Aspiran a que lo que no pudo la fatalidad del virus en el archipiélago lo logre la inanición. Por ello no sufren por la escasez y las colas extenuantes que padecemos, que propagan a los cuatro vientos mediáticos como fuegos de pirotecnia, precisamente porque temen que las consecuencias explosivas que esperan de esa situación se les desvanezcan con el diseño anticrisis trazado por el Gobierno Revolucionario.
De otra forma, cómo podríamos entender su insistencia propagandística en un país quebrado, con un sistema económico inviable, impuesto por una dictadura represiva, empobrecedora y paralizante, mientras meten perversamente para la trastienda el bloqueo criminal y sus derivados.

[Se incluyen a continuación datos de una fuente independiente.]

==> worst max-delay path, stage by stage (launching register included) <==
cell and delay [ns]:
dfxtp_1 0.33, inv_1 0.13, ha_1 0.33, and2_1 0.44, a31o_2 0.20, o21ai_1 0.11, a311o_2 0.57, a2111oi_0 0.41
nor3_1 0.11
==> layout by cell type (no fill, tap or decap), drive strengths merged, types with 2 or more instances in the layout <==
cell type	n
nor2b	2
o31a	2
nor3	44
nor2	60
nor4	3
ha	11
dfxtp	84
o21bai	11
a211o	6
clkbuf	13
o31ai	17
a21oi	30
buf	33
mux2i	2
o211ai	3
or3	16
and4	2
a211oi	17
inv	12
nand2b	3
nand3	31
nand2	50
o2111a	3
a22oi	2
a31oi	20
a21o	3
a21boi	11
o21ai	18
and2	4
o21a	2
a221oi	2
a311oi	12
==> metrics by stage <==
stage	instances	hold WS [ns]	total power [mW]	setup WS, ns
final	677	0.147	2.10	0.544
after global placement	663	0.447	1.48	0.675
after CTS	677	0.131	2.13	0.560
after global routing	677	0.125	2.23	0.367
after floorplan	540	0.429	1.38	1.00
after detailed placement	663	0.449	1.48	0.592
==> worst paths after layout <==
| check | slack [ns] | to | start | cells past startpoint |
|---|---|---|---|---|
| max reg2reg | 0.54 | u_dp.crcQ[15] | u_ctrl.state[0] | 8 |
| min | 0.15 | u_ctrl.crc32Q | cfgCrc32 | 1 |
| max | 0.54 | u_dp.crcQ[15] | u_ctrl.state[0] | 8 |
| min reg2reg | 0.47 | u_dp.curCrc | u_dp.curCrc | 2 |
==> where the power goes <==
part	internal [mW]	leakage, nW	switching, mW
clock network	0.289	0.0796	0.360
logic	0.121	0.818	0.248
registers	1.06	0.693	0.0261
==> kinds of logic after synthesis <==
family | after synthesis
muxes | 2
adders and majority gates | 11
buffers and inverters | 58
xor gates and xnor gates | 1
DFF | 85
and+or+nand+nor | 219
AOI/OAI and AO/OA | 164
File: config.mk
export PLATFORM = sky130hd
export DESIGN_NAME = instr_prefetch_queue
export DESIGN_NICKNAME = d
export VERILOG_FILES = /design/src/rtl/ifq_pkg.sv /design/src/rtl/ifq_counter.sv /design/src/rtl/ifq_slots.sv /design/src/rtl/instr_prefetch_queue.sv
export SDC_FILE = /design/constraint.sdc
export NUM_CORES = 1
export LEC_CHECK = 0
export ABC_AREA = 1
export BUFFER_PORTS_ARGS = -buffer_cell sky130_fd_sc_hd__buf_2
export CAP_MARGIN = 25
export CORE_MARGIN = 5
export CORE_UTILIZATION = 56
export DETAILED_ROUTE_END_ITERATION = 8
export PLACE_DENSITY_LB_ADDON = 0.2
export SLEW_MARGIN = 20
export SYNTH_ARGS = -nofsm -noshare
export SYNTH_HDL_FRONTEND = slang
export SYNTH_SLANG_ARGS = --single-unit
export TNS_END_PERCENT = 1
File: constraint.sdc
create_clock -name clk -period 2.7 [get_ports clk]
set_clock_uncertainty 0.1 [all_clocks]
set_input_delay 0.27 -clock clk [delete_from_list [all_inputs] [get_ports clk]]
set_output_delay 0.27 -clock clk [all_outputs]
set_load 0.03 [all_outputs]
[config.mk]
export PLATFORM = sky130hd
export DESIGN_NAME = atm_ctrl
export DESIGN_NICKNAME = d
export VERILOG_FILES = /design/src/rtl/atm_pkg.sv /design/src/rtl/atm_amount_acc.sv /design/src/rtl/atm_bcd_decode.sv /design/src/rtl/atm_hold_timer.sv /design/src/rtl/atm_ctrl.sv
export SDC_FILE = /design/constraint.sdc
export NUM_CORES = 1
export LEC_CHECK = 0
export CORE_ASPECT_RATIO = 0.9
export CORE_UTILIZATION = 45
export DETAILED_ROUTE_END_ITERATION = 8
export DONT_BUFFER_PORTS = 1
export SYNTH_ARGS = -nofsm -noshare
export SYNTH_HDL_FRONTEND = slang
export SYNTH_SLANG_ARGS = --single-unit
[constraint.sdc]
create_clock -name clk -period 16.65 [get_ports clk]
set_clock_uncertainty 0.05 [all_clocks]
set_input_delay 4.995 -clock clk [delete_from_list [all_inputs] [get_ports clk]]
set_output_delay 4.995 -clock clk [all_outputs]
set_load 0.01 [all_outputs]
[src/rtl/atm_pkg.sv]
package atm_pkg;

    typedef enum logic [3:0] {
        ST_PIN,
        ST_MENU,
        ST_WDR,
        ST_DEP,
        ST_CHK,
        ST_NEWPIN,
        ST_BLINK,
        ST_RESULT
    } state_t;

    typedef enum logic [2:0] {
        SVC_BAL = 3'd0,
        SVC_WDR = 3'd1,
        SVC_DEP = 3'd2,
        SVC_CHK = 3'd3,
        SVC_PIN = 3'd4
    } svc_t;

    localparam logic [3:0] MSG_PIN_PROMPT = 4'd0;
    localparam logic [3:0] MSG_MENU_BASE  = 4'd1;
    localparam logic [3:0] MSG_BALANCE    = 4'd6;
    localparam logic [3:0] MSG_ENTER      = 4'd7;
    localparam logic [3:0] MSG_CONFIRM    = 4'd8;
    localparam logic [3:0] MSG_ERR_PIN    = 4'd9;
    localparam logic [3:0] MSG_ERR_AMT    = 4'd10;
    localparam logic [3:0] MSG_ERR_FUNDS  = 4'd11;
    localparam logic [3:0] MSG_ERR_CEIL   = 4'd12;
    localparam logic [3:0] MSG_ERR_SAME   = 4'd13;
    localparam logic [3:0] MSG_ERR_BCD    = 4'd14;
    localparam logic [3:0] MSG_PIN_DONE   = 4'd15;

    localparam int VAL_UP    = 10;
    localparam int VAL_RIGHT = 20;
    localparam int VAL_LEFT  = 50;
    localparam int VAL_DOWN  = 100;

endpackage

[src/rtl/atm_amount_acc.sv]
module atm_amount_acc #(
    parameter int W = 11
) (
    input  logic         clk,
    input  logic         rst_n,
    input  logic         clr,
    input  logic         add_en,
    input  logic [W-1:0] add_val,
    output logic [W-1:0] total
);
    logic [W:0] sum;

    assign sum = {1'b0, total} + {1'b0, add_val};

    always_ff @(posedge clk) begin
        if (!rst_n || clr) begin
            total <= '0;
        end else if (add_en) begin
            total <= sum[W] ? '1 : sum[W-1:0];
        end
    end
endmodule

[src/rtl/atm_bcd_decode.sv]
module atm_bcd_decode #(
    parameter int DIGITS = 4,
    parameter int VAL_W  = 14
) (
    input  logic [4*DIGITS-1:0] bcd,
    output logic [VAL_W-1:0]    value,
    output logic                all_ok
);
    logic [DIGITS-1:0] dig_ok;

    for (genvar g = 0; g < DIGITS; g++) begin : g_digit
        assign dig_ok[g] = (bcd[4*g +: 4] <= 4'd9);
    end

    assign all_ok = &dig_ok;

    always_comb begin
        value = '0;
        for (int i = DIGITS - 1; i >= 0; i--) begin
            value = value * VAL_W'(10) + VAL_W'(bcd[4*i +: 4]);
        end
    end
endmodule

[src/rtl/atm_hold_timer.sv]
module atm_hold_timer #(
    parameter int CYCLES = 500_000_000
) (
    input  logic clk,
    input  logic rst_n,
    input  logic run,
    output logic done
);
    localparam int CW = (CYCLES > 1) ? $clog2(CYCLES) : 1;

    logic [CW-1:0] cnt;

    assign done = run && (cnt == CW'(CYCLES - 1));

    always_ff @(posedge clk) begin
        if (!rst_n || !run) begin
            cnt <= '0;
        end else if (!done) begin
            cnt <= cnt + 1'b1;
        end
    end
endmodule

[src/rtl/atm_ctrl.sv]
module atm_ctrl
    import atm_pkg::*;
#(
    parameter int AMT_W        = 11,
    parameter int SW_W         = 16,
    parameter int PIN_W        = 8,
    parameter int BLINK_CYCLES = 500_000_000,
    parameter int INIT_BALANCE = 500,
    parameter int MAX_BALANCE  = 1500,
    parameter int WDR_LIMIT    = 500,
    parameter int WDR_STEP     = 20
) (
    input  logic             clk,
    input  logic             rst_n,
    input  logic [SW_W-1:0]  sw,
    input  logic             btn_up,
    input  logic             btn_down,
    input  logic             btn_left,
    input  logic             btn_right,
    input  logic             btn_ctr,
    output logic [AMT_W-1:0] disp_amount,
    output logic [3:0]       msg_code,
    output logic             blink
);
    localparam int BCD_DIGITS = SW_W / 4;
    localparam int CHK_W      = $clog2(10 ** BCD_DIGITS);
    localparam int SUM_W      = ((CHK_W > AMT_W) ? CHK_W : AMT_W) + 1;

    localparam logic [AMT_W-1:0] LIMIT_V = AMT_W'(WDR_LIMIT);
    localparam logic [AMT_W-1:0] STEP_V  = AMT_W'(WDR_STEP);
    localparam logic [SUM_W-1:0] CEIL_V  = SUM_W'(MAX_BALANCE);

    state_t             state_q, state_d;
    svc_t               svc_q, svc_d;
    logic [AMT_W-1:0]   balance_q, balance_d;
    logic [PIN_W-1:0]   pin_q, pin_d;
    logic [3:0]         res_msg_q, res_msg_d;
    logic [AMT_W-1:0]   shown_q, shown_d;

    logic [AMT_W-1:0]   acc_total;
    logic [AMT_W-1:0]   add_val;
    logic               any_amt_btn;
    logic               acc_clr;
    logic               acc_add;
    logic [CHK_W-1:0]   chk_val;
    logic               chk_ok;
    logic               hold_done;
    logic [SUM_W-1:0]   dep_sum;
    logic [SUM_W-1:0]   chk_sum;
    logic               pin_match;

    // amount button decode, priority down > left > right > up
    always_comb begin
        if (btn_down) begin
            add_val = AMT_W'(VAL_DOWN);
        end else if (btn_left) begin
            add_val = AMT_W'(VAL_LEFT);
        end else if (btn_right) begin
            add_val = AMT_W'(VAL_RIGHT);
        end else begin
            add_val = AMT_W'(VAL_UP);
        end
    end

    assign any_amt_btn = btn_up | btn_down | btn_left | btn_right;
    assign acc_clr     = (state_q == ST_MENU);
    assign acc_add     = any_amt_btn && ((state_q == ST_WDR) || (state_q == ST_DEP));

    atm_amount_acc #(
        .W (AMT_W)
    ) u_acc (
        .clk     (clk),
        .rst_n   (rst_n),
        .clr     (acc_clr),
        .add_en  (acc_add),
        .add_val (add_val),
        .total   (acc_total)
    );

    atm_bcd_decode #(
        .DIGITS (BCD_DIGITS),
        .VAL_W  (CHK_W)
    ) u_bcd (
        .bcd    (sw[4*BCD_DIGITS-1:0]),
        .value  (chk_val),
        .all_ok (chk_ok)
    );

    atm_hold_timer #(
        .CYCLES (BLINK_CYCLES)
    ) u_hold (
        .clk   (clk),
        .rst_n (rst_n),
        .run   (state_q == ST_BLINK),
        .done  (hold_done)
    );

    assign dep_sum   = SUM_W'(balance_q) + SUM_W'(acc_total);
    assign chk_sum   = SUM_W'(balance_q) + SUM_W'(chk_val);
    assign pin_match = (sw[PIN_W-1:0] == pin_q);

    // state register
    always_ff @(posedge clk) begin
        if (!rst_n) begin
            state_q   <= ST_PIN;
            svc_q     <= SVC_BAL;
            balance_q <= AMT_W'(INIT_BALANCE);
            pin_q     <= '0;
            res_msg_q <= MSG_PIN_PROMPT;
            shown_q   <= '0;
        end else begin
            state_q   <= state_d;
            svc_q     <= svc_d;
            balance_q <= balance_d;
            pin_q     <= pin_d;
            res_msg_q <= res_msg_d;
            shown_q   <= shown_d;
        end
    end

    // next state and register updates
    always_comb begin
        state_d   = state_q;
        svc_d     = svc_q;
        balance_d = balance_q;
        pin_d     = pin_q;
        res_msg_d = res_msg_q;
        shown_d   = shown_q;
        unique case (state_q)
            ST_PIN: begin
                if (btn_ctr) begin
                    if (pin_match) begin
                        state_d = ST_MENU;
                        svc_d   = SVC_BAL;
                    end else begin
                        res_msg_d = MSG_ERR_PIN;
                    end
                end
            end
            ST_MENU: begin
                if (btn_ctr) begin
                    unique case (svc_q)
                        SVC_BAL: begin
                            state_d   = ST_RESULT;
                            res_msg_d = MSG_BALANCE;
                        end
                        SVC_WDR: state_d = ST_WDR;
                        SVC_DEP: state_d = ST_DEP;
                        SVC_CHK: state_d = ST_CHK;
                        SVC_PIN: state_d = ST_NEWPIN;
                        default: state_d = ST_MENU;
                    endcase
                end else if (btn_up) begin
                    svc_d = (svc_q == SVC_PIN) ? SVC_BAL : svc_t'(svc_q + 3'd1);
                end else if (btn_down) begin
                    svc_d = (svc_q == SVC_BAL) ? SVC_PIN : svc_t'(svc_q - 3'd1);
                end
            end
            ST_WDR: begin
                if (btn_ctr) begin
                    if (((acc_total % STEP_V) != '0) || (acc_total > LIMIT_V)) begin
                        state_d   = ST_RESULT;
                        res_msg_d = MSG_ERR_AMT;
                    end else if (acc_total > balance_q) begin
                        state_d   = ST_RESULT;
                        res_msg_d = MSG_ERR_FUNDS;
                    end else begin
                        state_d   = ST_BLINK;
                        balance_d = balance_q - acc_total;
                        shown_d   = acc_total;
                    end
                end
            end
            ST_DEP: begin
                if (btn_ctr) begin
                    if (dep_sum > CEIL_V) begin
                        state_d   = ST_RESULT;
                        res_msg_d = MSG_ERR_CEIL;
                    end else begin
                        state_d   = ST_BLINK;
                        balance_d = dep_sum[AMT_W-1:0];
                        shown_d   = acc_total;
                    end
                end
            end
            ST_CHK: begin
                if (btn_ctr) begin
                    if (!chk_ok) begin
                        state_d   = ST_RESULT;
                        res_msg_d = MSG_ERR_BCD;
                    end else if (chk_sum > CEIL_V) begin
                        state_d   = ST_RESULT;
                        res_msg_d = MSG_ERR_CEIL;
                    end else begin
                        state_d   = ST_BLINK;
                        balance_d = chk_sum[AMT_W-1:0];
                        shown_d   = AMT_W'(chk_val);
                    end
                end
            end
            ST_NEWPIN: begin
                if (btn_ctr) begin
                    state_d = ST_RESULT;
                    if (pin_match) begin
                        res_msg_d = MSG_ERR_SAME;
                    end else begin
                        pin_d     = sw[PIN_W-1:0];
                        res_msg_d = MSG_PIN_DONE;
                    end
                end
            end
            ST_BLINK: begin
                if (hold_done) begin
                    state_d   = ST_RESULT;
                    res_msg_d = MSG_BALANCE;
                end
            end
            ST_RESULT: begin
                if (btn_ctr) begin
                    state_d = ST_MENU;
                end
            end
            default: state_d = ST_PIN;
        endcase
    end

    // outputs
    always_comb begin
        disp_amount = '0;
        msg_code    = res_msg_q;
        blink       = 1'b0;
        unique case (state_q)
            ST_PIN: begin
                msg_code = res_msg_q;
            end
            ST_MENU: begin
                msg_code = MSG_MENU_BASE + {1'b0, svc_q};
            end
            ST_WDR, ST_DEP: begin
                msg_code    = MSG_ENTER;
                disp_amount = acc_total;
            end
            ST_CHK, ST_NEWPIN: begin
                msg_code = MSG_ENTER;
            end
            ST_BLINK: begin
                msg_code    = MSG_CONFIRM;
                disp_amount = shown_q;
                blink       = 1'b1;
            end
            ST_RESULT: begin
                msg_code    = res_msg_q;
                disp_amount = balance_q;
            end
            default: msg_code = res_msg_q;
        endcase
    end
endmodule

Yosys cells after proc, flatten, opt, wreduce, memory -nomap -nowiden
Index checks and enable logic that the tools add are counted.

Add/sub/neg operators: 11. $mul: 3. Div/mod/pow operators: 1. Bitwise gates (word level): 4. Equal/unequal tests: 34. Muxes and demuxes: 65. Reductions and logical operators: 22. Magnitude comparators: 8.

Operators by type and width (number): 11-bit two-way mux (17); 11-bit one-hot mux with 3 select lines (3); 4-bit two-way mux (23); 14-bit by 4-bit adder with 14-bit output (3); 2-bit != test, second input constant (17); 4-bit one-hot mux with 8 select lines (1); 29-bit by 1-bit adder with 29-bit output, second input constant (1); 29-bit equality test, second input constant (1); 14-bit by 3-bit multiplier with 13-bit output, second input constant (2); 4-bit one-hot mux with 7 select lines (1); 3-bit two-way mux (7); 9-bit AND reduction (2); 4-bit by 3-bit equality test with 1-bit output, second input constant (4); 4-bit less-or-equal comparator, second input constant (4); 11-bit by 14-bit adder with 15-bit output (1); 15-bit by 11-bit > comparator with 1-bit output, second input constant (1); 3-bit one-hot mux with 5 select lines (1); 13-bit AND reduction (1); 11-bit by 11-bit adder with 12-bit output (1); 11-bit by 7-bit adder with 12-bit output (1); 12-bit by 11-bit > comparator with 1-bit output, second input constant (1); 4-bit one-hot mux with 3 select lines (1); 11-bit > comparator (1); 11-bit by 9-bit > comparator with 1-bit output, second input constant (1); other kinds (37) (52).

Output and inout port bits: 16. Register bits after elaboration: 81.

Logic depth before layout (Yosys ltp)
Depth after elaboration: 12. Mapped depth: 29. Depth with buffers taken out: 28.

Hierarchy
A second synthesis with hierarchy kept.

Cell total of the unflattened synthesis: 1196. Area total of the unflattened synthesis: 9454.1 um2.

Modules (own cells, without submodules): atm_ctrl (area each 5431.5 um2, cells an instance 730, instances 1, seq. area each 800.8 um2); atm_bcd_decode (area each 1674.1 um2, cells an instance 198, instances 1, seq. area each 0.0 um2); atm_hold_timer (area each 1470.2 um2, cells an instance 170, instances 1, seq. area each 580.6 um2); atm_amount_acc (area each 878.3 um2, cells an instance 98, instances 1, seq. area each 220.2 um2).

Worst setup path after synthesis
Ideal clock, no wire load.

Path kind: input -> register. Start point: input port sw[9]. End point: register balance_q[2]. Setup slack: 5.479 ns. Data arrival time: 10.983 ns. Library setup time: 0.138 ns. Data required time: 16.462 ns. Stages: 28. Path through: ha_1 -> fa_1 -> xor2_1 -> ha_1 -> ha_1 -> inv_1 -> fa_1 -> nor3b_1 -> xor2_1 -> ha_1 -> ha_1 -> o21ai_1 -> nor2_2 -> and2b_1 -> xor2_1 -> ha_1 -> clkbuf_1 -> nor3b_1 -> a2111oi_0 -> o311ai_0 -> nand3_1 -> nor4_1 -> o211ai_1 -> nor3b_1 -> a31oi_1 -> nor3_2 -> buf_6 -> a31oi_2.

Cells in the longest elaborated chain, start to end: 9.

Ends and longest elaborated chain: start: declaration (RTL line atm_ctrl.sv:15) `input logic [SW_W-1:0] sw,`; 14-bit by 4-bit adder with 14-bit output (RTL line atm_bcd_decode.sv:20) `value = value * VAL_W'(10) + VAL_W'(bcd[4*i +: 4]);`; 14-bit by 3-bit multiplier with 13-bit output (RTL line atm_bcd_decode.sv:20); 14-bit by 4-bit adder with 14-bit output (RTL line atm_bcd_decode.sv:20); 14-bit by 3-bit multiplier with 13-bit output (RTL line atm_bcd_decode.sv:20); 14-bit by 4-bit adder with 14-bit output (RTL line atm_bcd_decode.sv:20); 11-bit by 14-bit adder with 15-bit output (RTL line atm_ctrl.sv:99) `assign chk_sum = SUM_W'(balance_q) + SUM_W'(chk_val);`; 15-bit by 11-bit > comparator with 1-bit output (RTL line atm_ctrl.sv:191) `end else if (chk_sum > CEIL_V) begin`; 2-bit != test (no line); 9-bit AND reduction (no line) (*); end signal: assignment (RTL line atm_ctrl.sv:107) `balance_q <= AMT_W'(INIT_BALANCE);`; end signal: assignment (RTL line atm_ctrl.sv:114) `balance_q <= balance_d;`; end: declaration (RTL line atm_ctrl.sv:35) `logic [AMT_W-1:0] balance_q, balance_d;`.

Mark *: on every way between the ends. The rest lies on a longest branch, timed or not. A chain may end at the register's enable or synchronous reset.

Worst setup path in the final report
Start point: input port sw[12]. End point: register shown_q[3].

Cells in the longest elaborated chain, start to end: 10.

Ends and longest elaborated chain: 4-bit by 3-bit multiplier with 7-bit output (RTL line atm_bcd_decode.sv:20); 14-bit by 4-bit adder with 14-bit output (RTL line atm_bcd_decode.sv:20); 14-bit by 3-bit multiplier with 13-bit output (RTL line atm_bcd_decode.sv:20); 14-bit by 4-bit adder with 14-bit output (RTL line atm_bcd_decode.sv:20); 14-bit by 3-bit multiplier with 13-bit output (RTL line atm_bcd_decode.sv:20); 14-bit by 4-bit adder with 14-bit output (RTL line atm_bcd_decode.sv:20); 11-bit by 14-bit adder with 15-bit output / 11-bit two-way mux (equally long branches) (RTL line atm_ctrl.sv:99, atm_ctrl.sv:191); 15-bit by 11-bit > comparator with 1-bit output / 11-bit two-way mux (equally long branches) (RTL line atm_ctrl.sv:191, atm_ctrl.sv:188); 2-bit != test (no line) / 11-bit two-way mux (equally long branches); 9-bit AND reduction (no line) / 11-bit one-hot mux with 3 select lines (equally long branches); end signal: assignment (RTL line atm_ctrl.sv:117) `shown_q <= shown_d;`; end: declaration (RTL line atm_ctrl.sv:38) `logic [AMT_W-1:0] shown_q, shown_d;`.

Parallel ways exist; a longest one is shown, timed or not. The select of a mux whose other input is x is not followed.

==> metrics <==
status=finished, final reports clean; n_diodes=0; CP max FO=12; Netlist cell types=95; total power=slightly above 2000 uW; DRT Pass-1 Iters=5; Clock Latency Late Sink=around 0.35 ns; # hold bufs at CTS=0; R2R depth=12; #FFs+latches synth=80; Remaining Overflow, GRT=0; CTS root buffer=clkbuf_16; vias in the first global route=around 7700; area of the multi-input gates=around 0.0069 sq mm; cts repair resizes=0; CORE AREA=~0.019 sq mm; CTS clk-pin slew, worst paths=roughly 0.07 ns; CP Launch Point=sw[12]; Rel. slew slack=0.267; Mapped Area=~0.009 sq mm; final slew viol count=0; CTS tree=built; Synth Warn #=0; R2R Path Start=u_acc.total[6]$_SDFFE_PP0P_; DIE AREA=0.0206 sq mm; Critical Path AT=approximately 12 ns; post-DR vias/cell=6.17; cells after synthesis=approximately 1100; Internal=slightly below 1000 uW; Initial Utilization=0.464; DRC=0; initial drt markers=615; initial antenna violation count=0; largest net degree at the start of global routing=between 40 and 50; minimum clock period=~12 ns; CP Capture Point=shown_q[3]$_SDFFE_PN0P_; unrepaired setup endpoints after global routing=no; first-pass GRT wire length=~40000 um; vias after detailed routing=between 8000 and 9000; Ports=39; Clock H-tree levels=3; Die H=about 140 um; gr usage total=0.251; CP startpoint kind=primary input; DR WL/cell=about 19 um; Synth Area per Inst=roughly 8.0 sq um; syn nets=~1300; Switch Pwr=a little over 1000 uW; Synth-to-Final Area Change=5.30%; critical path capture point type=flip-flop; required time worst endpoint=between 15 and 20 ns; gpl congestion=between 0.9 and 1; Post-CTS Setup Bufs=0; Highest Clock Rate=between 80 and 90 MHz; number of I/O port buffers=0; share of cells above drive strength 1=0.0727; Fillers=roughly 1900; Sequential Area=between 0.0015 and 0.002 sq mm; power share of the clock group=0.116; Nets=approximately 1200; sequential area share after synthesis=0.178; width of the die=151 um; HPWL Detailed=19100 um; Routed Antenna Nets=0; capturing point of the worst reg2reg path=shown_q[3]$_SDFFE_PN0P_; CTS Buf Count=9; flop-to-flop setup slack=around 11 ns; Worst VDD drop=approximately 0.19 mV; setup violators final=0; Leak Pwr=~0.0036 uW; Rows=48; Hold/Removal Path Class=flip-flop to flip-flop; sequential power share=0.105; clk sinks=80; Post-synth EDFFs=0; switching share of total power=0.511; Max Cap Viol=0; Period Utilization, post-route=0.731; CP Class=primary input to flip-flop; wirelength, routed=25100 um; clock tree buffer depth=2; Setup TNS=0 ns; Post-synth ARST share=0; combinational share of power=0.779; cell area power density=~210 mW/mm^2; worst-margin pin slew=between 1 and 1.5 ns; ys flop type=dfxtp_1; final hold viol count=0
layout by cell type, fill, tap and decap left out, types with 16 or more instances in the layout:
| master | synthesis | routed |
|---|---|---|
| nand2_1 | 62 | 62 |
| inv_1 | 61 | 61 |
| or3_1 | 16 | 16 |
| nor2b_1 | 17 | 17 |
| xnor2_1 | 45 | 45 |
| nor3_1 | 25 | 25 |
| o21ai_0 | 54 | 54 |
| nor2_1 | 123 | 123 |
| a211oi_1 | 20 | 20 |
| a31oi_1 | 20 | 20 |
| mux2i_1 | 38 | 38 |
| nand3_1 | 23 | 23 |
| nand4_1 | 20 | 20 |
| dfxtp_1 | 80 | 79 |
| xor2_1 | 45 | 45 |
| ha_1 | 92 | 92 |
| nor3b_1 | 16 | 16 |
| a21oi_1 | 62 | 62 |
critical path: stages:
cell       delay [ns]
ha_1             0.28
ha_1             0.35
inv_1            0.05
o21bai_1         0.16
xor2_1           0.22
ha_1             0.28
inv_1            0.09
fa_1             0.44
nor3b_1          0.35
xor2_1           0.24
ha_1             0.27
ha_1             0.33
o21ai_1          0.12
nor2_2           0.18
and2b_1          0.24
xor2_1           0.25
ha_1             0.37
nor3b_1          0.19
a2111oi_0        0.39
o311ai_0         0.30
nand3_1          0.16
nor4_1           0.06
o211ai_1         0.16
nor3b_1          0.46
a31oi_1          0.28
nor3_2           0.88
a311oi_1         0.19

Al recurrir al nombrado período especial como el fantasma político de turno, olvidan que aunque lo más publicitado de esa etapa es la agonía soportada con poética y dolorosa entereza por los cubanos, pueden hacerse otras lecturas, como la de un pueblo cuya épica lo consigna a la salvación de su destino y a hacer de este algo mucho más promisorio.
Miremos nuestro pasado, si se quiere, para comprobarlo: El revés costoso de Céspedes en el primer combate, la muerte temprana de Martí, el infortunio de Alegría de Pío, la Revolución del 30 que se fue a bolina, la frustración táctica de las acciones del 26 de julio de 1953…
La gran lección de la historia cubana no es la del fracaso insistente, sino la de la resurrección, la de la regeneración persistente, creciente y continua.
Nuestra salvación como pueblo está en esa constancia regenerativa, en esa comprensión de que la Revolución que comenzó con Carlos Manuel de Céspedes en 1868 y despertó en el Centenario de José Martí en los muros de los cuarteles Moncada y Carlos Manuel de Céspedes, llevando sobre sus hombros tantos mártires como obstáculos, alcanzó la victoria, pero están pendientes muchos de los contornos definitivos del triunfo, parte de los cuales dependen de la intrepidez, profundidad y rapidez con que nos dispongamos a cumplir los cambios previstos.
Lo anterior ofrece relevancia al hecho de que, aunque se suspendieran las actividades centrales por el 26 de Julio, por decisión del Buró Político del Partido, el anunciado paquete de medidas es la gran celebración, el convite magnífico para una fecha en la que volvemos a requerir de toda la fuerza apostólica de los cubanos para sobreponernos a la adversidad y salir airosos.
Eso lo aprendemos mejor en los últimos tiempos. Ya en las vísperas del 26 de julio de 2019, cuando hasta cierta sicología social se resignaba a que ese no era el momento para aspiraciones largamente postergadas, ante los duros apretones de tuerca imperiales, como el de impedir la entrada de barcos de combustible, ocurrió el sacudón que terminó con un inesperado incremento de salarios en el sector presupuestado.
No será fácil desplazar la inercia y la desmovilización por nuevos y atrevidos incentivos, al igual que superar los rastros costosos de deformaciones estructurales y de crisis continuada, pero el triunfo definitivo requiere avanzar hacia el país que queremos y diseñamos, sin resignarnos al que nos impusieron las circunstancias y otras villanías externas e internas.
Ese y no otro es el bendito destino al que debemos precipitarnos, mientras algunos nos empujan a sus abismos.